[Opening Input material section]

File: src/rtl/vlane_pkg.sv
// vlane_pkg: opcodes, operand-type codes, FSM states and the SEW helper
// shared by the vector lane ALU files.
package vlane_pkg;

  localparam logic [5:0] OP_VADD  = 6'b000000;
  localparam logic [5:0] OP_VSUB  = 6'b000010;
  localparam logic [5:0] OP_VRSUB = 6'b000011;
  localparam logic [5:0] OP_VAND  = 6'b001001;
  localparam logic [5:0] OP_VOR   = 6'b001010;
  localparam logic [5:0] OP_VXOR  = 6'b001011;

  localparam logic [2:0] OPT_VV = 3'b001;
  localparam logic [2:0] OPT_VX = 3'b010;
  localparam logic [2:0] OPT_VI = 3'b100;

  typedef enum logic [1:0] {ST_IDLE, ST_RUN, ST_DONE, ST_ERR} state_e;

  typedef struct packed {
    logic [5:0]  opcode;
    logic [2:0]  op_type;
    logic [2:0]  vsew;
    logic [63:0] xs;
    logic [4:0]  imm;
  } instr_t;

  function automatic logic [6:0] sew_bits(input logic [2:0] vsew);
    return 7'd8 << vsew[1:0];
  endfunction

  function automatic logic op_legal(input logic [5:0] op);
    return op inside {OP_VADD, OP_VSUB, OP_VRSUB, OP_VAND, OP_VOR, OP_VXOR};
  endfunction

endpackage

File: src/rtl/vec_lane_alu_chunk.sv
// vlane_chunk_add: LANE_W-bit adder whose carry is re-seeded at every SEW
// element boundary, so narrow elements inside one lane stay independent.
module vlane_chunk_add #(
  parameter int LANE_W = 16
) (
  input  logic [LANE_W-1:0] a,
  input  logic [LANE_W-1:0] b,
  input  logic              cin,
  input  logic              cinit,
  input  logic              chunk_start,
  input  logic [6:0]        sew,
  output logic [LANE_W-1:0] sum,
  output logic              cout
);

  localparam int NBYTES = LANE_W / 8;

  logic carry;

  // SEW is at least 8, so element boundaries can only fall on byte edges.
  always_comb begin
    sum   = '0;
    carry = chunk_start ? cinit : cin;
    for (int k = 0; k < NBYTES; k++) begin
      if (k != 0 && ((k * 8) & (int'(sew) - 1)) == 0) carry = cinit;
      {carry, sum[k*8 +: 8]} = {1'b0, a[k*8 +: 8]} + {1'b0, b[k*8 +: 8]} + {8'b0, carry};
    end
    cout = carry;
  end

endmodule

File: src/rtl/vec_lane_alu.sv
// vec_lane_alu: beat-serialised multi-lane vector integer ALU (vadd/vsub/vrsub/vand/vor/vxor).
// Define VLANE_MASK_EN to add the vm/v0 ports that clear byte enables of inactive elements.
module vec_lane_alu
  import vlane_pkg::*;
#(
  parameter int VLEN     = 128,
  parameter int LANE_W   = 16,
  parameter int NB_LANES = 2,
  localparam int BEAT_W  = NB_LANES * LANE_W,
  localparam int NBEATS  = VLEN / BEAT_W,
  localparam int IDX_W   = (NBEATS > 1) ? $clog2(NBEATS) : 1
) (
  input  logic                clk,
  input  logic                resetn,
  input  logic                start,
  input  logic [5:0]          opcode,
  input  logic [2:0]          op_type,
  input  logic [2:0]          vsew,
  input  logic [VLEN-1:0]     vs1,
  input  logic [VLEN-1:0]     vs2,
  input  logic [63:0]         xs,
  input  logic [4:0]          imm,
`ifdef VLANE_MASK_EN
  input  logic                vm,
  input  logic [VLEN-1:0]     v0,
`endif
  output logic                busy,
  output logic                out_valid,
  input  logic                out_ready,
  output logic [BEAT_W-1:0]   out_data,
  output logic [IDX_W-1:0]    out_idx,
  output logic [BEAT_W/8-1:0] out_be,
  output logic                done,
  output logic                err
);

  state_e               state_q, state_d;
  instr_t               ins_q, ins_d, ins_in, ins_s;
  logic [VLEN-1:0]      vs1_q, vs1_d, vs2_q, vs2_d, vs1_s, vs2_s;
  logic                 busy_q, busy_d, out_valid_q, out_valid_d;
  logic                 done_q, done_d, err_q, err_d, carry_q, carry_d;
  logic [BEAT_W-1:0]    out_data_q, out_data_d;
  logic [IDX_W-1:0]     out_idx_q, out_idx_d;
  logic [BEAT_W/8-1:0]  out_be_q, out_be_d;
`ifdef VLANE_MASK_EN
  logic                 vm_q, vm_d, vm_s;
  logic [VLEN-1:0]      v0_q, v0_d, v0_s;
`endif

  logic                 idle;
  logic [IDX_W-1:0]     beat_s;
  int                   beat_off;
  logic [6:0]           sew;
  logic [5:0]           sew_m;
  logic [63:0]          scalar;
  logic [VLEN-1:0]      rep_vec, op1_vec;
  logic [BEAT_W-1:0]    op1_beat, vs2_beat, add_a, add_b, beat_data;
  logic [BEAT_W/8-1:0]  beat_be;
  logic                 cinit;
  logic [NB_LANES:0]    chain;

  // While idle the beat datapath looks at the live inputs, so beat 0 can be
  // registered on the very edge that accepts start.
  always_comb begin
    ins_in.opcode  = opcode;
    ins_in.op_type = op_type;
    ins_in.vsew    = vsew;
    ins_in.xs      = xs;
    ins_in.imm     = imm;
  end

  assign idle     = (state_q == ST_IDLE);
  assign ins_s    = idle ? ins_in : ins_q;
  assign vs1_s    = idle ? vs1 : vs1_q;
  assign vs2_s    = idle ? vs2 : vs2_q;
  assign beat_s   = idle ? '0 : out_idx_q + 1'b1;
  assign beat_off = int'(beat_s) * BEAT_W;
  assign sew      = sew_bits(ins_s.vsew);
  assign sew_m    = 6'(sew - 7'd1);

  always_comb begin
    scalar  = (ins_s.op_type == OPT_VI) ? {{59{ins_s.imm[4]}}, ins_s.imm} : ins_s.xs;
    rep_vec = '0;
    for (int i = 0; i < VLEN; i++) rep_vec[i] = scalar[6'(i) & sew_m];
    op1_vec = (ins_s.op_type == OPT_VX || ins_s.op_type == OPT_VI) ? rep_vec : vs1_s;
  end

  assign op1_beat = op1_vec[beat_off +: BEAT_W];
  assign vs2_beat = vs2_s[beat_off +: BEAT_W];

  // Subtractions become an add of the inverted operand, seeded with 1 per element.
  always_comb begin
    add_a = vs2_beat;
    add_b = op1_beat;
    cinit = 1'b0;
    case (ins_s.opcode)
      OP_VSUB: begin
        add_b = ~op1_beat;
        cinit = 1'b1;
      end
      OP_VRSUB: begin
        add_a = op1_beat;
        add_b = ~vs2_beat;
        cinit = 1'b1;
      end
      default: ;
    endcase
  end

  assign chain[0] = carry_q;

  for (genvar l = 0; l < NB_LANES; l++) begin : g_lane
    logic              lane_start;
    logic [LANE_W-1:0] lane_sum, a_l, b_l;

    assign lane_start = (((beat_off + l * LANE_W) & (int'(sew) - 1)) == 0);
    assign a_l        = vs2_beat[l*LANE_W +: LANE_W];
    assign b_l        = op1_beat[l*LANE_W +: LANE_W];

    vlane_chunk_add #(.LANE_W(LANE_W)) u_add (
      .a           (add_a[l*LANE_W +: LANE_W]),
      .b           (add_b[l*LANE_W +: LANE_W]),
      .cin         (chain[l]),
      .cinit       (cinit),
      .chunk_start (lane_start),
      .sew         (sew),
      .sum         (lane_sum),
      .cout        (chain[l+1])
    );

    assign beat_data[l*LANE_W +: LANE_W] =
      (ins_s.opcode == OP_VAND) ? (a_l & b_l) :
      (ins_s.opcode == OP_VOR)  ? (a_l | b_l) :
      (ins_s.opcode == OP_VXOR) ? (a_l ^ b_l) : lane_sum;
  end

`ifdef VLANE_MASK_EN
  assign vm_s = idle ? vm : vm_q;
  assign v0_s = idle ? v0 : v0_q;

  always_comb begin
    beat_be = '0;
    for (int j = 0; j < BEAT_W / 8; j++) begin
      beat_be[j] = vm_s | v0_s[(beat_off + j * 8) >> (int'(ins_s.vsew[1:0]) + 3)];
    end
  end
`else
  assign beat_be = '1;
`endif

  always_comb begin
    state_d     = state_q;
    ins_d       = ins_q;
    vs1_d       = vs1_q;
    vs2_d       = vs2_q;
    busy_d      = busy_q;
    out_valid_d = out_valid_q;
    out_data_d  = out_data_q;
    out_idx_d   = out_idx_q;
    out_be_d    = out_be_q;
    carry_d     = carry_q;
    done_d      = 1'b0;
    err_d       = 1'b0;
`ifdef VLANE_MASK_EN
    vm_d        = vm_q;
    v0_d        = v0_q;
`endif
    case (state_q)
      ST_IDLE: begin
        if (start) begin
          ins_d = ins_in;
          vs1_d = vs1;
          vs2_d = vs2;
`ifdef VLANE_MASK_EN
          vm_d  = vm;
          v0_d  = v0;
`endif
          if (ins_in.vsew[2] || !op_legal(ins_in.opcode)) begin
            state_d = ST_ERR;
            done_d  = 1'b1;
            err_d   = 1'b1;
          end else begin
            state_d     = ST_RUN;
            busy_d      = 1'b1;
            out_valid_d = 1'b1;
            out_data_d  = beat_data;
            out_be_d    = beat_be;
            out_idx_d   = beat_s;
            carry_d     = chain[NB_LANES];
          end
        end
      end
      ST_RUN: begin
        if (out_valid_q && out_ready) begin
          if (out_idx_q == IDX_W'(NBEATS - 1)) begin
            state_d     = ST_DONE;
            busy_d      = 1'b0;
            out_valid_d = 1'b0;
            out_data_d  = '0;
            out_be_d    = '0;
            out_idx_d   = '0;
            carry_d     = 1'b0;
            done_d      = 1'b1;
          end else begin
            out_data_d = beat_data;
            out_be_d   = beat_be;
            out_idx_d  = beat_s;
            carry_d    = chain[NB_LANES];
          end
        end
      end
      default: state_d = ST_IDLE;
    endcase
  end

  always_ff @(posedge clk) begin
    if (!resetn) begin
      state_q     <= ST_IDLE;
      ins_q       <= '0;
      vs1_q       <= '0;
      vs2_q       <= '0;
      busy_q      <= 1'b0;
      out_valid_q <= 1'b0;
      out_data_q  <= '0;
      out_idx_q   <= '0;
      out_be_q    <= '0;
      carry_q     <= 1'b0;
      done_q      <= 1'b0;
      err_q       <= 1'b0;
`ifdef VLANE_MASK_EN
      vm_q        <= 1'b0;
      v0_q        <= '0;
`endif
    end else begin
      state_q     <= state_d;
      ins_q       <= ins_d;
      vs1_q       <= vs1_d;
      vs2_q       <= vs2_d;
      busy_q      <= busy_d;
      out_valid_q <= out_valid_d;
      out_data_q  <= out_data_d;
      out_idx_q   <= out_idx_d;
      out_be_q    <= out_be_d;
      carry_q     <= carry_d;
      done_q      <= done_d;
      err_q       <= err_d;
`ifdef VLANE_MASK_EN
      vm_q        <= vm_d;
      v0_q        <= v0_d;
`endif
    end
  end

  assign busy      = busy_q;
  assign out_valid = out_valid_q;
  assign out_data  = out_data_q;
  assign out_idx   = out_idx_q;
  assign out_be    = out_be_q;
  assign done      = done_q;
  assign err       = err_q;

endmodule
File: config.mk
export PLATFORM = sky130hd
export DESIGN_NAME = vec_lane_alu
export DESIGN_NICKNAME = d
export VERILOG_FILES = /design/src/rtl/vlane_pkg.sv /design/src/rtl/vec_lane_alu_chunk.sv /design/src/rtl/vec_lane_alu.sv
export SDC_FILE = /design/constraint.sdc
export NUM_CORES = 1
export LEC_CHECK = 0
export ABC_AREA = 1
export CAP_MARGIN = 20
export CORE_AREA = 2 2 199 201
export CTS_CLUSTER_DIAMETER = 40
export DETAILED_ROUTE_END_ITERATION = 10
export DIE_AREA = 0 0 201 203
export PLACE_DENSITY = 0.83
export SYNTH_ARGS = -nofsm -noshare
export SYNTH_HDL_FRONTEND = slang
export SYNTH_SLANG_ARGS = --single-unit
File: constraint.sdc
create_clock -name clk -period 35.2 [get_ports clk]
set_clock_uncertainty 0.05 [all_clocks]
set_input_delay 10.56 -clock clk [delete_from_list [all_inputs] [get_ports clk]]
set_output_delay 10.56 -clock clk [all_outputs]
set_load 0.01 [all_outputs]
==> flow_summary_export.csv, run 1 <==
group,metric,value,unit
yosys,synth_compound_area_share,22.4,%
setup_path,end_kind,"register",
clock_tree,cts_buffers,52,
floorplan,io_pins,383,
yosys,synthXorXnorAreaFrac,0.712,%
yosys,syn_area_per_cell,6.55,um^2
setup_path,crit_path_max_fanout,50,
finish,seqCellArea,7550,um^2
power,p_clk_share,23.0,%
yosys,synth-edff-count,0,
yosys,yosys_warnings,0,
setup_path,slowest_delay,0.71,ns
placed_design,dp_hpwl,59500,um
timing,timing.final.crit_share,61.2,%
setup_path,critPathSlowestCell,"clkdlybuf4s50_1",
global_route,grt_overflow_total,0,
timing,worst_pin_slew,1.13,ns
routing,wl_per_cell,20.7,um
power,p_int,1.25,mW
timing,tns,0,ns
yosys,yosys.area_share.simple,28.7,%
finish,nFillCells,3052,
setup_path,r2r_cells,49,
global_route,grt_first_pass_wirelength,132000,um
clock_tree,cts_hold_buf,0,
setup_path,path_class,"in -> reg",
setup_path,arrival,21.93,ns
timing,slew_viol_final,0,
clock_tree,post_cts_resized,0,
floorplan,start_util,57.6,%
yosys,ys_top_cells_by_count,"833 x nand2_1, 598 x nor2_1, 385 x o21ai_0",
finish,fin_nets,4040,
floorplan,core_area,38500,um^2
routing,drtPass1Iterations,8,
placed_design,placed_cell_area,25700,um^2
routing,drt_wl_total,86000,um
timing,fmax,46.5,MHz
yosys,ys_seq_area_share,34.1,%
yosys,synth.cell_area,22100,um^2
timing,hold_viol,0,
floorplan,dieArea,40800,um^2
yosys,synth_fa_ha_area_share,5.98,%
timing,rsz0062_at_grt,"no",
job,drv_cap,0,
clock_tree,cts_tree,"built",
power,p_leak,12.0,nW
yosys,synthFlopType,"dfxtp_1",
finish,finalInstanceArea,27500,um^2
power,power_frac_seq,23.9,%
finish,syn2layout_area_growth,24.2,%
finish,drive_gt1_share,5.69,%
routing,vias_per_cell,6.01,
clock_tree,cts-root-buf,"clkbuf_16",
clock_tree,htreeDepth,2,
finish,multi_input_area,12800,um^2
yosys,async_reset_ff_share,0,%
floorplan,die_y,203,um
yosys,synth_cell_types,61,
global_route,antenna_found_initial,8,
clock_tree,post_cts_buffers,0,
placed_design,gp_congestion,0.960,
yosys,synth_mux_area_share,0.0904,%
power,pwr-share-comb,53.0,%
clock_tree,clk_latency,0.63,ns
routing,antenna_left,0,
hold_path,hp-class,"reg -> reg",
timing,setup_viol_count_final,0,
status,status,"completed",
clock_tree,clk_pin_slew,0.05,ns
floorplan,dieWidth,201,um
global_route,grt_max_degree,204,
yosys,yosysTopAreaCellShare,34.1,%
power,vdd_drop_max,0.0431,mV
power,p_sw_share,46.1,%
clock_tree,clockBufferDepth,3,
power,power_density,84.2,nW/um^2
global_route,grtUsageTotal,40.9,%
global_route,grt_pass1_vias,23500,
yosys,synth.most_common_cell,"nand2_1",
timing,min_period,21.53,ns
clock_tree,clkSinkCount,377,
routing,vias,25000,
yosys,yosys-top-cells-area,"dfxtp_1 34%, nand2_1 14%, nor2_1 10%",
floorplan,rows,72,
yosys,netlist_instances,3380,
routing,drc,0,
yosys,synth-seq-cells,377,
yosys,synth_area_leader_cell,"dfxtp_1",
power,netSwitchingPower,1.07,mW
hold_path,holdPathStages,2,
setup_path,worstPathRequired,35.60,ns
placed_design,portBuffers,382,
yosys,syn-num-nets,3822,
setup_path,startpoint_type,"input pin",
routing,drt_iter0_drc,2989,
yosys,synth_top_family_by_area,"simple AND/OR/NAND/NOR gates",
timing,max_slew_margin,24.5,%
## cells by family after synthesis
group / count (synthesis)
AO/OA/AOI/OAI: 883
XOR/XNOR: 18
adder cells (fa/ha/maj): 101
buffers and inverters: 411
flip-flops: 377
multiplexers: 2
AND/OR/NAND/NOR: 1588
## metrics by stage
stage                     utilization [%]  std cells  power [mW]  worst slack (ns)  hold WS (ns)
after floorplan                         -       3380        1.37             15.83         0.375
after global placement               66.8       4061        1.71             13.62         0.385
after detailed placement             66.9       4062        1.75             13.33         0.389
after CTS                            71.5       4155        2.28             13.90         0.397
after global routing                 71.5       4160        2.47             12.87         0.418
final                                71.5       4160        2.32             13.67         0.396
## registers in the layout (all words and copies together) (netlist names), 2 cells and up
register and count:
out_data 32, state_q 2, out_idx 2, vs2_q 128
ins_q 80, vs1_q 128
## layer usage
layer / up-vias / GRT usage [%] / share of wire (%)
li1: 11500 / - / -
met1: 11700 / 53.7 / 40
met2: 1544 / 64.5 / 44
met3: 259 / 8.39 / 10
met4: 2 / 19.6 / 5.1
met5: - / 0 / 0.015
## layout make-up
| cell class | count | area share [%] |
|---|---|---|
| Tap cell | 518 | 2.36 |
| Timing Repair Buffer | 406 | 14.6 |
| Clock buffer | 62 | 5.12 |
| Clock inverter | 31 | 1.31 |
| Sequential cell | 377 | 27.5 |
| Inverter | 169 | 2.36 |
| Multi-Input combinational cell | 2592 | 46.7 |
| Antenna cell | 5 | 0.0455 |
## path summary, 6_finish.rpt
path	start	endpoint	slack, ns
max	opcode[5]	out_data[30]$_SDFFE_PN0P_	13.67
min	ins_q[27]$_SDFFE_PN0P_	ins_q[27]$_SDFFE_PN0P_	0.40
max reg2reg	state_q[1]$_SDFFE_PN0P_	out_data[30]$_SDFFE_PN0P_	22.96
min reg2reg	ins_q[27]$_SDFFE_PN0P_	ins_q[27]$_SDFFE_PN0P_	0.40
## worst max-delay path, delay by kind of cell
| family | cells | cell delay, ns |
|---|---|---|
| AOI/OAI and AO/OA | 23 | 4.02 |
| adders and majority gates | 8 | 3.95 |
| buffers and inverters | 4 | 2.06 |
| and+or+nand+nor | 11 | 1.27 |
## placed cells by master (no fill, tap or decap), types with 19 or more instances in the layout
cell type	count
nor2_1	597
o21ai_1	47
inv_1	146
clkdlybuf4s50_1	381
o221ai_1	25
o211ai_1	30
dfxtp_1	376
buf_4	22
nand3_1	91
nand2_1	833
a21oi_1	273
o21ai_0	385
a22oi_1	27
clkbuf_16	52
o31ai_1	23
ha_1	93
inv_2	19
## power groups by stage
stage	clock network [mW]	registers [mW]	logic [mW]
2_1_floorplan	0	0.555	0.814
3_3_place_gp	0	0.556	1.16
5_1_grt	0.552	0.561	1.35
6_report	0.534	0.554	1.23
3_5_place_dp	0	0.559	1.19
4_1_cts	0.534	0.552	1.20
Note: power is estimated with default switching activity, not from simulation.
==> run 2, diff against run 1 <==
--- a/config.mk
+++ b/config.mk
@@ -7,11 +7,11 @@
 export LEC_CHECK = 0
 export ABC_AREA = 1
 export CAP_MARGIN = 20
-export CORE_AREA = 2 2 199 201
+export CORE_AREA = 2 2 206 208
 export CTS_CLUSTER_DIAMETER = 40
 export DETAILED_ROUTE_END_ITERATION = 10
-export DIE_AREA = 0 0 201 203
-export PLACE_DENSITY = 0.83
+export DIE_AREA = 0 0 208 210
+export PLACE_DENSITY = 0.78
 export SYNTH_ARGS = -nofsm -noshare
 export SYNTH_HDL_FRONTEND = slang
 export SYNTH_SLANG_ARGS = --single-unit
==> constraint.sdc (replaced) <==
create_clock -name clk -period 22.1 [get_ports clk]
set_clock_uncertainty 0.05 [all_clocks]
set_input_delay 6.63 -clock clk [delete_from_list [all_inputs] [get_ports clk]]
set_output_delay 6.63 -clock clk [all_outputs]
set_load 0.01 [all_outputs]
==> flow_summary_export.csv, run 2 (synthesis gave the netlist of run 1 again) <==
group,metric,value,unit
finish,layout_commonest_cell,"nand2_1",
timing,fmax,57.3,MHz
finish,stdcell_count,4190,
finish,syn2layout_area_growth,24.6,%
floorplan,start_util,53.4,%
setup_path,worstPathRequired,22.49,ns
setup_path,crit_family,"adder cells",
setup_path,arrival,17.84,ns
finish,multi_input_area,12800,um^2
finish,fin_nets,4040,
setup_path,ff2ff_setup_slack,10.16,ns
setup_path,worstSetupStartpoint,"opcode[5]",
global_route,grtUsageTotal,38.1,%
clock_tree,htreeDepth,2,
setup_path,end_kind,"register",
routing,vias_per_cell,5.89,
power,power_density,134,nW/um^2
clock_tree,clkSinkCount,377,
clock_tree,clk_pin_slew,0.06,ns
routing,wl_met2,38000,um
placed_design,gp_congestion,0.963,
global_route,grt_pass1_vias,22400,
setup_path,startpoint_type,"input pin",
power,vdd_drop_max,0.0953,mV
global_route,grt_max_degree,237,
global_route,grt_overflow_total,0,
floorplan,dieWidth,208,um
clock_tree,cts_buffers,54,
floorplan,rows,75,
finish,reg_top3,"vs1_q (128), vs2_q (128), ins_q (80)",
setup_path,worstReg2RegEnd,"out_data[30]$_SDFFE_PN0P_",
job,drv_cap,0,
clock_tree,cts_hold_buf,0,
setup_path,crit_cells,46,
clock_tree,post_cts_resized,0,
finish,nFillCells,3611,
routing,wl_per_cell,20.7,um
routing,drt_wl_total,86600,um
placed_design,dp_cells,4081,
routing,dr.max_layer_used,"met5",
setup_path,path_class,"in -> reg",
routing,drtPass1Iterations,6,
setup_path,r2r_cells,46,
timing,rsz0062_at_grt,"no",
routing,dr_wl_met3,8600,um
routing,vias,24700,
hold_path,hp-class,"reg -> reg",
power,p_leak,12.0,nW
status,status,"completed",
clock_tree,clockBufferDepth,3,
routing,drc,0,
timing,max_slew_margin,20.2,%
placed_design,dp_hpwl,60300,um
clock_tree,cts-root-buf,"clkbuf_16",
power,power,3.71,mW
setup_path,slowest_delay,0.68,ns
timing,slew_viol_final,0,
clock_tree,cts_tree,"built",
setup_path,critPathCapture,"out_data[30]$_SDFFE_PN0P_",
timing,setup_viol_count_final,0,
finish,seqCellArea,7550,um^2
routing,drt_iter0_drc,3128,
setup_path,path_buf_inv,4,
setup_path,r2r_start,"state_q[1]$_SDFFE_PN0P_",
finish,finalInstanceArea,27600,um^2
floorplan,dieArea,43700,um^2
routing,wl_met1,36400,um
finish,layout_common_cells,"833 x nand2_1, 597 x nor2_1, 385 x o21ai_0",
timing,worst_pin_slew,1.18,ns
floorplan,core_area,41500,um^2
global_route,antenna_found_initial,8,
floorplan,io_pins,383,
finish,fin_util,66.5,%
placed_design,portBuffers,382,
timing,timing.final.crit_share,79.0,%
finish,drive_gt1_share,5.74,%
timing,tns,0,ns
timing,hold_viol,0,
placed_design,placed_cell_area,25700,um^2
routing,antenna_left,0,
clock_tree,post_cts_buffers,0,
global_route,grt_first_pass_wirelength,131000,um
setup_path,crit_path_max_fanout,50,
clock_tree,clk_latency,0.63,ns
timing,min_period,17.45,ns
floorplan,die_y,210,um
setup_path,critPathSlowestCell,"inv_2",
==> run 2: worst min-delay path, stage by stage (launching register included) <==
cell and delay, ns:
dfxtp_1 0.30, inv_1 0.06, a21oi_1 0.05
==> run 2: worst min-delay path by stage <==
| stage | from | endpoint | slack, ns | cells past startpoint |
|---|---|---|---|---|
| 2_1_floorplan | ins_q[27]$_SDFFE_PN0P_ | ins_q[27]$_SDFFE_PN0P_ | 0.37 | 2 |
| 3_3_place_gp | vs2_q[121]$_SDFFE_PN0P_ | vs2_q[121]$_SDFFE_PN0P_ | 0.39 | 2 |
| 3_5_place_dp | vs2_q[121]$_SDFFE_PN0P_ | vs2_q[121]$_SDFFE_PN0P_ | 0.39 | 2 |
| 4_1_cts | vs2_q[121]$_SDFFE_PN0P_ | vs2_q[121]$_SDFFE_PN0P_ | 0.40 | 2 |
| 5_1_grt | vs2_q[121]$_SDFFE_PN0P_ | vs2_q[121]$_SDFFE_PN0P_ | 0.41 | 2 |
| 6_report | vs2_q[122]$_SDFFE_PN0P_ | vs2_q[122]$_SDFFE_PN0P_ | 0.40 | 2 |
==> run 2: layout make-up <==
| cell class | count | share of cell area (%) |
|---|---|---|
| Inverter | 169 | 2.35 |
| Antenna cell | 7 | 0.0635 |
| Timing Repair Buffer | 404 | 14.5 |
| Clock inverter | 37 | 1.52 |
| Clock buffer | 65 | 5.20 |
| Tap cell | 539 | 2.44 |
| Multi-Input combinational cell | 2592 | 46.6 |
| Sequential cell | 377 | 27.4 |
==> run 2: routing by layer <==
metal  up-vias  GRT usage [%]
met4         2           16.3
met1     11600           53.9
met3       192           6.00
met5         -              0
met2      1366           57.9
li1      11500              -
==> run 2: where the power goes <==
group / total (mW) / internal, mW / switching [mW] / leakage (nW)
Clock: 0.879 / 0.513 / 0.365 / 0.881
Combinational: 1.94 / 0.667 / 1.28 / 8.05
Sequential: 0.882 / 0.809 / 0.0728 / 3.11
Total: 3.71 / 1.99 / 1.72 / 12.0
==> run 2: per-stage QoR <==
stage,setup slack [ns],hold WS [ns]
after detailed placement,4.14,0.390
after CTS,4.75,0.400
after global routing,3.67,0.413
after floorplan,6.66,0.375
final,4.65,0.403
after global placement,4.28,0.385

[Closing Input material section]

What to produce:
Where a line of the records includes "parameter", copy it.

Task response:
  parameter int LANE_W = 16
  parameter int VLEN     = 128,
  parameter int LANE_W   = 16,
  parameter int NB_LANES = 2,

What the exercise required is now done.